WEEKLY IMPORTANT NEWS FROM MEDSCAPE AND OTHER SOURCES
Σάββατο, 19 Νοεμβρίου 2016
COMBINATION IMMUNOTHERAPY FOR MELANOMA
Safety and efficacy data from a phase I/II study of urelumab in combination with nivolumab (Opdivo) in patients with hematologic and solid tumors, including biomarker analyses by level of programmed death ligand 1 (PD-L1) expression, was recently presented at the Society for Immunotherapy of Cancer (SITC) 31st Annual Meeting in National Harbor, Maryland (poster number 239).
Urelumab is a fully human monoclonal IgG4k antibody agonist of CD137, a tumor necrosis factor family receptor expressed primarily on activated T cells and activated natural killer (NK) cells.
About the Study
The phase I/II study of urelumab administered in combination with nivolumab evaluated which doses are safe and tolerable. Efficacy was evaluated in advanced/metastatic melanoma (n = 46), diffuse large B-cell lymphoma (DLBCL, n = 19), non–small cell lung cancer (NSCLC) patients who had progressed on a PD-1/PD-L1 therapy (n = 14), NSCLC patients who had not previously received a PD-1/PD-L1 therapy (n = 20), squamous cell carcinoma of the head and neck (n = 22), and other tumors (n = 3). The objective response rate for these cohorts was 50%, 0%, 0%, 5%, 5%, and 0%, respectively, and the disease control rate was 70%, 21%, 21%, 35%, 23%, and 33%, respectively.
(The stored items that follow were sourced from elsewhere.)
Background: an optimization exercise with open tools, aiming at small area, a short achievable clock period and few clock cycles per item. Do not read the settings as production practice.
The RTL was checked by simulation tests, not by an equivalence proof against the original design.
Power figures rest on the tool's default switching activity, not on a simulated workload.

// kmeans_top
module kmeans_top (
  input  logic        clk,
  input  logic        rst_n,
  input  logic        in_valid,
  input  logic [15:0] in_data,
  output logic        out_valid,
  output logic [15:0] out_data
);
  localparam int L  = 4;        
  localparam int T  = 64 / L;       
  localparam int K  = 2;        
  localparam int D  = 8 / K;        
  localparam logic [2:0] S_IDLE   = 3'd0;
  localparam logic [2:0] S_LOAD   = 3'd1;
  localparam logic [2:0] S_WAIT   = 3'd2;
  localparam logic [2:0] S_DIV    = 3'd3;
  localparam logic [2:0] S_STREAM = 3'd4;
  localparam logic [2:0] S_OUT    = 3'd5;
  logic [2:0]  st;
  logic [6:0]  cnt;
  logic        ld_v;
  logic [15:0] ring [64];
  logic [7:0]  cx [4];
  logic [7:0]  cy [4];
  logic [6:0]  n  [4];
  logic [63:0] cvec;
  logic [1:0]   a_q [L];
  logic [L-1:0] v2;
  logic [L-1:0] v1;
  always_ff @(posedge clk) begin
    ring[0] <= in_valid ? in_data : ring[63];
    for (int i = 1; i < 64; i++) ring[i] <= ring[i-1];
  end
  assign cvec = {cx[3], cy[3], cx[2], cy[2], cx[1], cy[1], cx[0], cy[0]};
  always_comb begin
    v1 = '0;
    if (st == S_STREAM) v1 = '1;
    v1[0] = v1[0] | ld_v;
  end
  logic [L-1:0] vA;
  for (genvar j = 0; j < L; j++) begin : g_lane
    logic [35:0] d, d_q;
    logic [1:0]  idx;
    km_mdist u_d0 (.a(ring[j*T]), .b(cvec[15:0]),  .d(d[8:0]));
    km_mdist u_d1 (.a(ring[j*T]), .b(cvec[31:16]), .d(d[17:9]));
    km_mdist u_d2 (.a(ring[j*T]), .b(cvec[47:32]), .d(d[26:18]));
    km_mdist u_d3 (.a(ring[j*T]), .b(cvec[63:48]), .d(d[35:27]));
    always_ff @(posedge clk) d_q <= d;
    km_argmin u_am (.d(d_q), .idx(idx));
    always_ff @(posedge clk) a_q[j] <= idx;
  end
  always_ff @(posedge clk) begin
    if (!rst_n) begin
      vA <= '0;
      v2 <= '0;
    end else begin
      vA <= v1;
      v2 <= vA;
    end
  end
  logic [7:0]  px [4];
  logic [7:0]  py [4];
  logic [8:0]  pair_x [2];
  logic [8:0]  pair_y [2];
  logic [3:0]  m [4];
  logic [13:0] qx [4];
  logic [13:0] qy [4];
  logic        clr, dv;
  logic        div_last;
  logic        changed;
  always_comb begin
    for (int j = 0; j < 4; j++) begin
      px[j] = ring[j*T+2][15:8];
      py[j] = ring[j*T+2][7:0];
      for (int k = 0; k < 4; k++) m[j][k] = v2[j] && (a_q[j] == k[1:0]);
    end
    for (int h = 0; h < 2; h++) begin
  ...
Settings: LEC_CHECK=0, CAP_MARGIN=20, CORE_MARGIN=2, CORE_UTILIZATION=65, SLEW_MARGIN=20; clock period 25.0 ns.
standard.sh (not shown) runs the stock make flow with config.mk's settings and CLKGATE_MAP_FILE= SYNTH_SCRIPT=/design/flow/synth_recipe.tcl, a recipe that flattens the netlist after the stock synthesis.
==> flow/flow/run.sh <==
#!/bin/bash
set -euo pipefail
export BUFFER_PORTS_ARGS="-buffer_cell sky130_fd_sc_hd__buf_4"
export SETUP_SLACK_MARGIN=19.3
export CTS_ARGS="-sink_clustering_enable -repair_clock_nets -sink_clustering_size 30 -sink_clustering_max_diameter 60 -buf_list sky130_fd_sc_hd__clkbuf_16 -dont_use_dummy_load"
bash standard.sh finish > standard_flow.log 2>&1
The starting point produced a clean layout.
Testbench counts at the start, summed over its fixed seeds: cycles 23,838, jobs 144.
After an initial phase where patients received urelumab 3 mg IV every 4 weeks plus nivolumab 3 mg/kg IV every 2 weeks, patients were treated with urelumab 8 mg IV every 4 weeks plus nivolumab 3 mg/kg IV every 2 weeks. Cohort expansion, during which patients with specific tumor types received urelumab 8 mg IV every 4 weeks plus nivolumab 240 mg IV every 2 weeks, was initiated after completion of the required safety monitoring period.
The primary endpoint of the study is safety, as measured by the rate of adverse events and serious adverse events. All subjects who received at least one (full or partial) dose of urelumab or nivolumab were evaluated for safety during treatment and for up to 100 days follow-up (n = 138). Secondary outcome measures include best overall response, objective response rate, duration of response, and progression-free survival rate.
The combination of urelumab and nivolumab showed encouraging efficacy among 46 evaluable melanoma patients with an objective response rate of 50% (23/46 with 18 confirmed and 5 unconfirmed). Objective response rate was a secondary endpoint as measured by Response Evaluation Criteria in Solid Tumors (RECIST). Similar response was seen in both PD-L1 positive and PD-L1 negative melanoma patients, with objective response rate of 50% (10/20) and 47% (8/17) in those with ≥ 1% and < 1% PD-L1 expression, respectively.
Among the other cohorts (n = 78), one patient with NSCLC and one patient with squamous cell carcinoma of the head and neck had an objective response. In the full patient population (n = 138), no significant added toxicity was observed with urelumab in combination with nivolumab over nivolumab monotherapy.
The overall rate of treatment-related adverse events was 63% (n=87), with the most common being fatigue (31%), ALT increased (11%), anemia (10%), and AST increased (9%). No additional signals were seen with the combination therapy compared to nivolumab monotherapy. The rate of Grade 3–4 treatment-related adverse events was 17% (n=23). The rate of discontinuations due to treatment-related adverse events was 6% (n=8).
“These results suggest that urelumab in combination with nivolumab may offer an antitumor benefit in patients with melanoma, in both PD-L1 expressors and nonexpressors,” said Erminia Massarelli, MD, PhD, MS, Associate Clinical Professor at the City of Hope Comprehensive Cancer Center. “While there have been major advances in melanoma treatment over the past 5 years, some patients continue to need additional options to treat the disease, which is one of deadliest forms of cancer.”
This study is sponsored and run by Bristol Myers Squibb Company.